Z会中学受験コースだけで難関中学に合格する方法

参考:Z会

  1. 中学受験算数:割合の基本
    1. 割合とは?
    2. 割合の求め方
    3. 割合の使い方
  2. 百分率とは何か?
    1. 百分率の使い方
    2. 百分率の計算方法
  3. 百分率を求める練習問題
    1. クラスの30人中12人が運動部に所属しています。運動部に所属している生徒の割合を百分率で求めなさい。
    2. 80個のリンゴのうち、20個が青リンゴです。青リンゴの割合を百分率で求めなさい。
    3. 50問のテストで40問正解しました。正解率を百分率で求めなさい。
    4. 100円の商品の30円が割引されています。割引率を百分率で求めなさい。
    5. 60人の児童のうち45人が算数が得意と答えました。算数が得意な児童の割合を百分率で求めなさい。
    6. おこづかい500円のうち100円を貯金しました。貯金の割合を百分率で求めなさい。
    7. 200本のエンピツのうち、30本が赤色でした。赤色のエンピツの割合を百分率で求めなさい。
    8. クラスで読書が好きな児童が30人中12人でした。読書が好きな児童の割合を百分率で求めなさい。
    9. 10枚のカードのうち、2枚がスペシャルカードでした。スペシャルカードの割合を百分率で求めなさい。
    10. 75本のチョコレートのうち、15本がミント味です。ミント味の割合を百分率で求めなさい。
  4. 割合の求め方(練習問題付き)
    1. かけ算からはじめる
      1. 練習問題
        1. 【問題(1)】
        2. 【問題(1)】の解答
        3. 【問題(2)】
        4. 問題(2)の解答
    2. 比例式を得意にする
      1. 比例式の練習問題
        1. 【問題】
        2. 【解答】
    3. 問題文に数字を書き込む
      1. 例題で解説
  5. 中学受験の割合を得意にするコツ
    1. 計算のコツ
      1. 割合を小数になおす
    2. 損益算(原価・定価・利益・割引)のコツ
      1. 原価・定価・利益・割引の意味を覚える
      2. 〇割引は1から引いて小数にする
      3. 〇%増は1をつけて小数にする
    3. 濃度算のコツ
      1. 水・食塩・食塩水の量を求める
  6. 中学受験算数で割合が重要な理由
    1. 割合の問題が入試頻出だから
    2. 割合をつかって解く問題が多いから
    3. 入試まで苦手克服しづらいから
  7. 割合が苦手になる子の特徴
    1. 割合の表し方を統一していない
      1. 分数に統一する
    2. いつまでも公式に当てはめている
    3. 比が苦手
  8. 割合の演習におすすめの問題集
    1. 『単元別基本問題集基本の制覇 割合―中学入試算数』
    2. 『中学受験算数・東大卒プロ家庭教師がやさしく教える「割合」キソのキソ 改訂3版』
    3. 『Step by step 受験算数 比・割合の線分図 攻略法』
    4. 『中学入試 分野別集中レッスン 算数 文章題』
  9. ほかの科目の問題や解き方のコツ
  10. まとめ

中学受験算数:割合の基本

中学受験をする小学生向けに、「割合」の基本を簡単に解説します。

割合とは?

割合とは、2つの数量の関係を表す方法です。たとえば「全体の何分のいくつ」や「全体の何%」などのように表します。割合は、百分率(%)で示されます。

割合の求め方

ある数量が全体のどのくらいかを求めるには、「割合 = くわべる量 ÷ もとにする量」 で計算します。たとえば、30個中6個が赤なら、6 ÷ 30 = 0.2、つまり20%です。
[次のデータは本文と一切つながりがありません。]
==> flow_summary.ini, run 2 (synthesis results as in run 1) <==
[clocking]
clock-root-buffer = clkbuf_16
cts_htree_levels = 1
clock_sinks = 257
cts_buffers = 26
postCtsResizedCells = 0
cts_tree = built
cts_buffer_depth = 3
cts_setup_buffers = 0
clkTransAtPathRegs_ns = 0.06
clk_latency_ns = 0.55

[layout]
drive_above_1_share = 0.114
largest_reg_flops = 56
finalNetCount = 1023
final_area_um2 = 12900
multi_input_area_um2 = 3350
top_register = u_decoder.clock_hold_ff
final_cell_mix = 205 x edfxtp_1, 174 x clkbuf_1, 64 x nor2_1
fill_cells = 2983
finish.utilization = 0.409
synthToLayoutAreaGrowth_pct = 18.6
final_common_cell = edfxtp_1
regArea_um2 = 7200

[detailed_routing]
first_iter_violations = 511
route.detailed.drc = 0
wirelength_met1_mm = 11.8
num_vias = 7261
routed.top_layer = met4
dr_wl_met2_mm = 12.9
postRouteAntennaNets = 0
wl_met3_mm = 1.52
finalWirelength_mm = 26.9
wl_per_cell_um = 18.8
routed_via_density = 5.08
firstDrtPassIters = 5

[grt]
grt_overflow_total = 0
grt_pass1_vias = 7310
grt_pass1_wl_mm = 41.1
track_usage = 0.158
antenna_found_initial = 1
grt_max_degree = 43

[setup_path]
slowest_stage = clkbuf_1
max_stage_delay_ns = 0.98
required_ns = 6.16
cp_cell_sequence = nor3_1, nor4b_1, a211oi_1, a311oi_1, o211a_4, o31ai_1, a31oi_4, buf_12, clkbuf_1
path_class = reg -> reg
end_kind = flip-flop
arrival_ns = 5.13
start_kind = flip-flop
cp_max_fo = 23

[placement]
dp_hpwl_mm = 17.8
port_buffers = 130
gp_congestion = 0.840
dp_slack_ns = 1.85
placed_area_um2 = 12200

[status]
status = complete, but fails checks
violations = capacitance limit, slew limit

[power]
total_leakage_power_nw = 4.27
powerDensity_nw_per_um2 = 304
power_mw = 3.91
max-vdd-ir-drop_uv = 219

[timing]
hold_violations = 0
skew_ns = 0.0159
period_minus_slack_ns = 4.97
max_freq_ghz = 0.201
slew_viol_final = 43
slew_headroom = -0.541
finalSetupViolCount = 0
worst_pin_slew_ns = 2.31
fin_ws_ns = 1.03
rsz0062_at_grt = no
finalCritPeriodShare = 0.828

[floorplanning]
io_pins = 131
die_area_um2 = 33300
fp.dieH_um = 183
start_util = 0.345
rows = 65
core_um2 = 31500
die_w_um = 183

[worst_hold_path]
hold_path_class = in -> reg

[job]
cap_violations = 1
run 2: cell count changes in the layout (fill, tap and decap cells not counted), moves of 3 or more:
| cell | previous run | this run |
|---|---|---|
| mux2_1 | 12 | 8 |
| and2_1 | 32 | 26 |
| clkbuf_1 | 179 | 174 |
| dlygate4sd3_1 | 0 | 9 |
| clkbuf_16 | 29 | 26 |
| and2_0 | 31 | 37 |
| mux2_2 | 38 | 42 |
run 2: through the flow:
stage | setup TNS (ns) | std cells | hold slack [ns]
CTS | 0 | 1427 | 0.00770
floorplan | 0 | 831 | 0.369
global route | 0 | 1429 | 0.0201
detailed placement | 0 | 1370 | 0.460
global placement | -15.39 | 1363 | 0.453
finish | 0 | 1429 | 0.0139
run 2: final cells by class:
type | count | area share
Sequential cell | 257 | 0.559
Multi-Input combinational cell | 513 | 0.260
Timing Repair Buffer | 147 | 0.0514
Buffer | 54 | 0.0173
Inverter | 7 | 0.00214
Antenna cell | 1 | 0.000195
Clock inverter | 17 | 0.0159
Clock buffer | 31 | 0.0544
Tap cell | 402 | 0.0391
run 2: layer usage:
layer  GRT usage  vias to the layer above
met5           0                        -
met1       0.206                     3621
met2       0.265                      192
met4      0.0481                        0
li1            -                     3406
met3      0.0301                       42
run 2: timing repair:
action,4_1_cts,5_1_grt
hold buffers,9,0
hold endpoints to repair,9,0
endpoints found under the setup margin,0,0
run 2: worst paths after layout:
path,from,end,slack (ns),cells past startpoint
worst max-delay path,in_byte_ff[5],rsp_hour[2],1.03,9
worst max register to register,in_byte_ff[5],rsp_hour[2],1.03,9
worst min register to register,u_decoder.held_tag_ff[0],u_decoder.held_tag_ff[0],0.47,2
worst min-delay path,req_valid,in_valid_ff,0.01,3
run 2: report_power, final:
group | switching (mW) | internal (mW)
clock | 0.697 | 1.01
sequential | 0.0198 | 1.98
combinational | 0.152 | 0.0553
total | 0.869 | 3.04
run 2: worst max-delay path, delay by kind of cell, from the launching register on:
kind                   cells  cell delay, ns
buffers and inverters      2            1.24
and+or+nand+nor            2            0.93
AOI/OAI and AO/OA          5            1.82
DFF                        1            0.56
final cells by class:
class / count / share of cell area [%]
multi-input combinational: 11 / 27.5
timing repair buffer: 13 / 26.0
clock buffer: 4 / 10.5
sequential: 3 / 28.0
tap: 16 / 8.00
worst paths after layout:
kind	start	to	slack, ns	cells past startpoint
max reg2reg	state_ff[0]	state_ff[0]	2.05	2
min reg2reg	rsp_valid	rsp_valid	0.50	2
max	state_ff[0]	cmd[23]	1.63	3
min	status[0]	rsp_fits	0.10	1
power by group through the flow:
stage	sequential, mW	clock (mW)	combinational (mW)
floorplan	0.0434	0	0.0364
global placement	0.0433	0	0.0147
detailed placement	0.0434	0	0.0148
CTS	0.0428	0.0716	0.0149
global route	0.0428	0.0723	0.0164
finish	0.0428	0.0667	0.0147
以下の図をご覧ください。割合を求める公式を図にしたものです。

速さの公式である「は・じ・き」と同じように覚えると使いやすいです。

  • 割合=比べる量÷もとにする量
  • もとにする量=比べる量×割合
  • 比べる量=もとにする量×割合

割合の使い方

割合は、比べたい物の大小を比率で見るときに便利です。買い物での割引、得点率、速さの比較など、日常の様々な場面で役立ちます。

百分率とは何か?

割合の単元では、「百分率」という言葉が出てきます。百分率とは、「全体を100としたときにその一部がどれくらいを占めているか」を示す表現方法です。「%」という記号を使います。

例えば、「全体で100個あるうちの20%は何個?」と聞かれたら、「20個」が答えになります。

また、クラスの40人中8人が図書委員だとします。このとき、図書委員の割合を百分率で表すと、8 ÷ 40 × 100 = 20%となります。

このように、全体の中でどのくらいの割合かをひと目でわかりやすく示すことができます。

百分率の使い方

百分率は、身の回りでよく使われています。たとえば、テストで「80%の正解率」と聞けば、100問中80問が正解だったことがわかります。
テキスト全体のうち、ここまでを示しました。